En effet, le film frappe par son réalisme, que ce soit dans ses belles scènes érotiques respirant la vie ou l’approche de la maladie de Carmen et la dégénérescence qui en découle. Ceux qui sont un peu familier des Pays-Bas et du cinéma batave (en tout cas ce qu’a pu montrer notamment Verhoeven) savent combien ce pays ne cesse de surprendre, ses artistes s’exprimant librement et composant spontanément avec les tabous de la société. En cela, toutes propensions gardées, En plein cœur rappelle parfois un Turkish Delices de Verhoeven lui aussi traversé par le sexe et l’agonie. Il est probable que si le film à eu un si grand succès là-bas, c’est parce qu’il reflète pleinement la mentalité hollandaise, que les hollandais s’y retrouvent, parce qu’il regarde leur société droit dans les yeux, sans s’embarrasser d’interdits. A ce titre, l’ambiguïté du personnage de Stijn hors des archétypes hollywoodiens heurte et séduit, parce qu’il est définitivement plus un homme qu’un héros. Et ce sont les épreuves qu’il va vivre qui vont le faire murir et enfin se ressaisir pour affronter gravement ses responsabilités. L’interprétation est un des autres points forts du film : Barry Atsma, acteur de théâtre, apparu quelque fois à la télé hollandaise, parvient à jouer subtilement sur plusieurs registres tout au long du film avec un final tout en émotions et subtilité lors de la phase terminale de Carmen. Il arrive parfaitement à incarner la virilité positive des néerlandais, leur attitude parfois excessive et aussi leur qualité de cœurs ainsi qu’une certaine forme de gravité liée à l’histoire de leur pays. Quant à Carice Van Houten, après nous avoir hypnotisé dans Black Book (on l’a revue dans l’émouvant Dorothy d’Agnès Merlet et Walkyrie de Brian Singer) elle porte de bout en bout, à bras le corps, le calvaire de Carmen, avec une justesse époustouflante. Elle n’hésite pas à donner de sa personne et se mettre en péril physiquement, de l’exploitation de sa sensualité naturelle à la dégradation inéluctable, mêlant à la fois légèreté et gravité, le poids de sa souffrance et son combat contre la maladie. Elle nous emmène sur le douloureux chemin que parcourt Carmen, nous faisant ressentir avec force son martyr.
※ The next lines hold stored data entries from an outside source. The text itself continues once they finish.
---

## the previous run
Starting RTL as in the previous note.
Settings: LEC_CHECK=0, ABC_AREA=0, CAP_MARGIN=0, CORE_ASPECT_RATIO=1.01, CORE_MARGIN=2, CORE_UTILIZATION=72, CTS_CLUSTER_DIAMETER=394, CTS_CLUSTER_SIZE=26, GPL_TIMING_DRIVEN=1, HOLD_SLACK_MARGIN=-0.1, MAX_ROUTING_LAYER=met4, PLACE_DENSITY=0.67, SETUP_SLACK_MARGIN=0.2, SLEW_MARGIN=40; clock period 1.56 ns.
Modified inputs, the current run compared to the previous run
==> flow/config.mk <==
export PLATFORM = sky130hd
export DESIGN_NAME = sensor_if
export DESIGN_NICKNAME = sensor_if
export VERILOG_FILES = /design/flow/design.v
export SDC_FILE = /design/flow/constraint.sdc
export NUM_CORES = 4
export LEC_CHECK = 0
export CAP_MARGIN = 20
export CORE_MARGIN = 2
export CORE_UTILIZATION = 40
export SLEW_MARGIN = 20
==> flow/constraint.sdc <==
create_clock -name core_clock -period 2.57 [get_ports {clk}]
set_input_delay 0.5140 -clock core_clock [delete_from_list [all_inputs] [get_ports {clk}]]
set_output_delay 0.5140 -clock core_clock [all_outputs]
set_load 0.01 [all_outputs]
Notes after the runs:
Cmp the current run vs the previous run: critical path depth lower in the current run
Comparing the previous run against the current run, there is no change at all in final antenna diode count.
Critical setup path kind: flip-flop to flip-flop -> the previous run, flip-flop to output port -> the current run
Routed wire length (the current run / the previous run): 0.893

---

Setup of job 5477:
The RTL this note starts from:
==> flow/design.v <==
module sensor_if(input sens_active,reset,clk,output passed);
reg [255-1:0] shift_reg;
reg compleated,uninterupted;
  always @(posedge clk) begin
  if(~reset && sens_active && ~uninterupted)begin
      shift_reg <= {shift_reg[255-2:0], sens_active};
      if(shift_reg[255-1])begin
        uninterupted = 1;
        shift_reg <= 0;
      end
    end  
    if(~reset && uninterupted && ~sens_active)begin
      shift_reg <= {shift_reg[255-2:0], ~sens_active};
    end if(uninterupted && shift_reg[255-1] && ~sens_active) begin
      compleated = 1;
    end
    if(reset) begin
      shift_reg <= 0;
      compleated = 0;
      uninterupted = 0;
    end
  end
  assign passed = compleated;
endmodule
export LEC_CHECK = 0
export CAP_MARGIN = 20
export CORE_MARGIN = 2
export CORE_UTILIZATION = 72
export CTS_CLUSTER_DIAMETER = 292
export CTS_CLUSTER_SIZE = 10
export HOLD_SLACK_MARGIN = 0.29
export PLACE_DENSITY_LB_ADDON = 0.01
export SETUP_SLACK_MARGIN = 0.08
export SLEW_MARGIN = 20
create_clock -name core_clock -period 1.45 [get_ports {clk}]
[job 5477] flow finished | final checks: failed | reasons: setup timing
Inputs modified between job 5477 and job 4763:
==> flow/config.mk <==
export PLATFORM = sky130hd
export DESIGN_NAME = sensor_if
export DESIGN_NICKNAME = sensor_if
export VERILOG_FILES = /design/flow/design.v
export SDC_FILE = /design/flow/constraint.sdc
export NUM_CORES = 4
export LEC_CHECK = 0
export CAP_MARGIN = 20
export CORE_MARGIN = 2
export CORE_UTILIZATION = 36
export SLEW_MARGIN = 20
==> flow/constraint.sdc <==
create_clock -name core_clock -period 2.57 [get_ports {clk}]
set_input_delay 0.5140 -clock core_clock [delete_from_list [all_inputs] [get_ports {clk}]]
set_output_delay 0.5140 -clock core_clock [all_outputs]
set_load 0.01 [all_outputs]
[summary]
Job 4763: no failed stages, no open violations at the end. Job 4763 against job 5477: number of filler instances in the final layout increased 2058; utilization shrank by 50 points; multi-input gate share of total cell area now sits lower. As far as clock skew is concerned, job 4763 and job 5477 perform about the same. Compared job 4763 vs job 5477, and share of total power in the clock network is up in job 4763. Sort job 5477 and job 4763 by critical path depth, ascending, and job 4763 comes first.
## alpha
Design datapath, start of the top module:
module datapath (
    part,
    clock,
    value,
    positive,
    reset,
    counter,
    result
);
clock: 28.0 ns
lec_check: 0
abc_area: 1
cap_margin: 5
core_margin: 2
core_utilization: 72
cts_cluster_diameter: 223
slew_margin: 20
run.sh (not shown) runs the stock make flow with config.mk's settings and CLKGATE_MAP_FILE=.
Status(alpha) = ERROR, stage = global routing
#### Input delta (beta over alpha)
Settings: a change of CAP_MARGIN from 5 to 20; a deleted ABC_AREA that had been 1; a change of CORE_UTILIZATION from 72 to 50; a deleted CTS_CLUSTER_DIAMETER that had been 223; a change of the clock period (ns, I/O delays scaled along) from 28.0 to 36.7.
## What came out
Although it ran to completion, beta produced a layout that fails the final checks because of negative setup slack.
beta gives more synthesized-area fraction occupied by adder cells than alpha did.
Share of synthesized area occupied by flip-flops and latches: beta vs alpha, no meaningful difference
Compare alpha and beta | buffers inserted during post-CTS setup optimization lower: beta
Core utilization at floorplan on beta is down relative to alpha.
Total cell area reported by yosys after synthesis shrinks by a few percent when moving from alpha to beta.
Taking alpha over beta, the gate count after technology mapping ratio works out to 1.17.
Inputs modified between beta and gamma:
Settings: an added ABC_AREA of 1; a change of CORE_UTILIZATION from 50 to 72; a change of the clock period (ns, I/O delays scaled along) from 36.7 to 19.4.
--- outcome ---
Seen in the log of gamma: DPL-0033 during clock tree synthesis, after which the run never completed. Compared with beta, gamma shows a higher placed standard-cell area. Summary of gamma over beta: synthesized area per cell saw a decrease, chip area estimate from yosys synthesis saw an increase, number of instances in the synthesized netlist saw an increase, placeable core area saw a decrease.

========
datapath again, from the RTL that the note above started with.
make LEC_CHECK=0 ABC_AREA=1 CAP_MARGIN=5 CORE_MARGIN=2 CORE_UTILIZATION=71 CTS_CLUSTER_DIAMETER=224 CTS_CLUSTER_SIZE=31 SLEW_MARGIN=20 finish   # period 37.2 ns
==> next run, changes <==
Settings changed: ABC_AREA 1 to not set, CAP_MARGIN 5 to 20, CTS_CLUSTER_DIAMETER 224 to 38.
Effect: Now the flow produced a layout that fails on negative setup slack. Final area increases by 9.1%. Global-route usage came out higher by 4.4 points. First-iteration DRC count grows by 63%. Count of clock-buffer cells in the layout is unchanged.
==> next run, changes <==
Settings changed: ABC_AREA set to 1, CTS_CLUSTER_DIAMETER 38 to 223, CTS_CLUSTER_SIZE 31 to not set.
Clock period 37.2 ns to 34.3 ns, I/O delays scaled along.
What happened:
- The new run ran to the end with no violations
- hold slack degrades by 0.0062 ns
- cell count went up by 6.7%
- design area falls by 2.8%
- area after synthesis is higher by 4.9%
- setup slack gains 1.7 ns
==> next run, changes <==
Settings changed: ABC_AREA 1 to not set, CORE_UTILIZATION 71 to 40, CTS_CLUSTER_DIAMETER 223 to not set.
Clock period 34.3 ns to 40.9 ns, I/O delays scaled along.
Worst setup slack is better by 0.42 ns.
Via count came out lower by 14%.
Hold slack is worse by 0.027 ns.
Wire length came out lower by 8.8%.
Design area came out lower by 6.5%.
Synthesized cell count came out lower by 14%.
Global-route usage came out lower by 15 points.

========
Setup of tundra:
The RTL this note starts from:
==> flow/design.v <==
module datapath (
    part,
    clock,
    value,
    positive,
    reset,
    counter,
    result
);
    input part;
    input clock;
    input [15:0] value;
    input positive;
    input reset;
    output [15:0] counter;
    output [15:0] result;
    wire [15:0] _65 = 16'b0000000000000000;
    wire [15:0] _64 = 16'b0000000000000000;
    wire _102;
    wire _100;
    wire _101;
    wire _103;
    wire [15:0] _104;
    wire _96;
    wire _92;
    wire _93;
    wire _90;
    wire _91;
    wire _94;
    wire _95;
    wire _97;
    wire [15:0] _98;
    wire _86;
    wire _84;
    wire _81;
    wire _82;
    wire _79;
    wire _80;
    wire _83;
    wire _85;
    wire _87;
    wire [15:0] _88;
    wire [41:0] _73 = 42'b000000000000000000000010100011110101110001;
    wire [25:0] _71 = 26'b00000000000000000000000000;
    wire [41:0] _72;
    wire [83:0] _74;
    wire [57:0] _75;
    wire [25:0] _70 = 26'b00000000000000000000000000;
    wire [83:0] _76;
    wire [15:0] _77;
    wire [15:0] _78;
    wire [15:0] _89;
    wire [15:0] _99;
    wire [15:0] _105;
    wire [15:0] _67 = 16'b0000000000000001;
    wire [15:0] _68;
    wire [15:0] _62 = 16'b0000000000000000;
    wire [15:0] _58 = 16'b0000000001100100;
    wire [41:0] _53 = 42'b000000000000000000000010100011110101110001;
    wire [25:0] _51 = 26'b00000000000000000000000000;
    wire [41:0] _52;
    wire [83:0] _54;
    wire [57:0] _55;
    wire [25:0] _50 = 26'b00000000000000000000000000;
    wire [83:0] _56;
    wire [15:0] _57;
    wire [31:0] _59;
    wire [15:0] _60;
    wire [15:0] _48 = 16'b0000000000110010;
    wire [15:0] _44 = 16'b0000000001100100;
    wire [41:0] _39 = 42'b000000000000000000000010100011110101110001;
    wire [25:0] _37 = 26'b00000000000000000000000000;
    wire [41:0] _38;
    wire [83:0] _40;
    wire [57:0] _41;
    wire [25:0] _36 = 26'b00000000000000000000000000;
    wire [83:0] _42;
    wire [15:0] _43;
    wire [31:0] _45;
    wire [15:0] _46;
    wire [15:0] _34;
    wire [15:0] _29 = 16'b0000000001100100;
    wire [41:0] _24 = 42'b000000000000000000000010100011110101110001;
    wire [25:0] _22 = 26'b00000000000000000000000000;
    wire [41:0] _23;
    wire [83:0] _25;
    wire [57:0] _26;
    wire [25:0] _21 = 26'b00000000000000000000000000;
    wire [83:0] _27;
    wire [15:0] _28;
    wire [31:0] _30;
    wire [15:0] _31;
    wire [15:0] _32;
    wire [15:0] _19 = 16'b0000000001100100;
    wire [15:0] _20;
    wire [15:0] _33;
    wire [15:0] _35;
    wire [15:0] _47;
    wire [15:0] _49;
    wire [15:0] _61;
    wire _63;
    wire [15:0] _69;
    wire _2;
    wire [15:0] _106;
    wire [15:0] _107;
    wire [15:0] _3;
    reg [15:0] _66;
    wire vdd = 1'b1;
    wire [15:0] _16 = 16'b0000000000000000;
    wire [15:0] _15 = 16'b0000000000000000;
    wire _6;
    wire [15:0] _137 = 16'b0000000000110010;
    wire [15:0] _133 = 16'b0000000001100100;
    wire [41:0] _128 = 42'b000000000000000000000010100011110101110001;
    wire [25:0] _126 = 26'b00000000000000000000000000;
    wire [41:0] _127;
    wire [83:0] _129;
    wire [57:0] _130;
    wire [25:0] _125 = 26'b00000000000000000000000000;
    wire [83:0] _131;
    wire [15:0] _132;
    wire [31:0] _134;
    wire [15:0] _135;
    wire [15:0] _123;
    wire [15:0] _118 = 16'b0000000001100100;
    wire [41:0] _113 = 42'b000000000000000000000010100011110101110001;
    wire [25:0] _111 = 26'b00000000000000000000000000;
    wire [41:0] _112;
    wire [83:0] _114;
    wire [57:0] _115;
    wire [25:0] _110 = 26'b00000000000000000000000000;
    wire [83:0] _116;
    wire [15:0] _117;
    wire [31:0] _119;
    wire [15:0] _120;
    wire [15:0] _8;
    wire [15:0] _121;
    wire [15:0] _108 = 16'b0000000001100100;
    wire [15:0] _109;
    wire [15:0] _122;
    wire _10;
    wire [15:0] _124;
    wire [15:0] _136;
    wire _12;
    wire [15:0] _138;
    wire [15:0] _13;
    reg [15:0] _18;
    assign _102 = _49 == _62;
    assign _100 = _18 == _62;
    assign _101 = ~ _100;
    assign _103 = _101 & _102;
    assign _104 = _103 ? _67 : _62;
    assign _96 = _49 < _18;
    assign _92 = _49 == _62;
    assign _93 = ~ _92;
    assign _90 = _18 == _62;
    assign _91 = ~ _90;
    assign _94 = _91 & _93;
    assign _95 = _94 & _10;
    assign _97 = _95 & _96;
    assign _98 = _97 ? _67 : _62;
    assign _86 = _18 < _49;
    assign _84 = ~ _10;
    assign _81 = _49 == _62;
    assign _82 = ~ _81;
    assign _79 = _18 == _62;
    assign _80 = ~ _79;
    assign _83 = _80 & _82;
    assign _85 = _83 & _84;
    assign _87 = _85 & _86;
    assign _88 = _87 ? _67 : _62;
    assign _72 = { _71, _8 };
    assign _74 = _72 * _73;
    assign _75 = _74[83:26];
    assign _76 = { _70, _75 };
    assign _77 = _76[15:0];
    assign _78 = _66 + _77;
    assign _89 = _78 + _88;
    assign _99 = _89 + _98;
    assign _105 = _99 + _104;
    assign _68 = _66 + _67;
    assign _52 = { _51, _49 };
    assign _54 = _52 * _53;
    assign _55 = _54[83:26];
    assign _56 = { _50, _55 };
    assign _57 = _56[15:0];
    assign _59 = _57 * _58;
    assign _60 = _59[15:0];
    assign _38 = { _37, _35 };
    assign _40 = _38 * _39;
    assign _41 = _40[83:26];
    assign _42 = { _36, _41 };
    assign _43 = _42[15:0];
    assign _45 = _43 * _44;
    assign _46 = _45[15:0];
    assign _34 = _18 + _32;
    assign _23 = { _22, _8 };
    assign _25 = _23 * _24;
    assign _26 = _25[83:26];
    assign _27 = { _21, _26 };
    assign _28 = _27[15:0];
    assign _30 = _28 * _29;
    assign _31 = _30[15:0];
    assign _32 = _8 - _31;
    assign _20 = _18 + _19;
    assign _33 = _20 - _32;
    assign _35 = _10 ? _34 : _33;
    assign _47 = _35 - _46;
    assign _49 = _12 ? _48 : _47;
    assign _61 = _49 - _60;
    assign _63 = _61 == _62;
    assign _69 = _63 ? _68 : _66;
    assign _2 = part;
    assign _106 = _2 ? _105 : _69;
    assign _107 = _12 ? _62 : _106;
    assign _3 = _107;
    always @(posedge _6) begin
        _66 <= _3;
    end
    assign _6 = clock;
    assign _127 = { _126, _124 };
    assign _129 = _127 * _128;
    assign _130 = _129[83:26];
    assign _131 = { _125, _130 };
    assign _132 = _131[15:0];
    assign _134 = _132 * _133;
    assign _135 = _134[15:0];
    assign _123 = _18 + _121;
    assign _112 = { _111, _8 };
    assign _114 = _112 * _113;
    assign _115 = _114[83:26];
    assign _116 = { _110, _115 };
    assign _117 = _116[15:0];
    assign _119 = _117 * _118;
    assign _120 = _119[15:0];
    assign _8 = value;
    assign _121 = _8 - _120;
    assign _109 = _18 + _108;
    assign _122 = _109 - _121;
    assign _10 = positive;
    assign _124 = _10 ? _123 : _122;
    assign _136 = _124 - _135;
    assign _12 = reset;
    assign _138 = _12 ? _137 : _136;
    assign _13 = _138;
    always @(posedge _6) begin
        _18 <= _13;
    end
    assign counter = _18;
    assign result = _66;
endmodule
Settings: LEC_CHECK=0, ABC_AREA=1, CAP_MARGIN=20, CORE_MARGIN=2, CORE_UTILIZATION=72, PLACE_DENSITY=0.36, SETUP_SLACK_MARGIN=1.02, SLEW_MARGIN=20; clock period 18.1 ns.
Run status, tundra: aborted in clock tree synthesis, error DPL-0033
Il est enfin difficile d’occulter le véritable plaidoyer pour l’euthanasie qui emmaille ce film et concourt à ancrer encore plus cette pratique médicale dans la vie des néerlandais. Etant un des rares pays à avoir courageusement légalisé cette pratique, émettons l’hypothèse que ce thème délicat a fortement concouru à l’émotion de spectateurs hollandais déjà sensibilisés. On peut ainsi se demander si le film sera un jour distribué en France où le consensus est loin d’être général, en tout cas du côté des politiques. En plein cœur reste un très beau mélo, qui vous tire les larmes des yeux et vous dépoussière l’âme.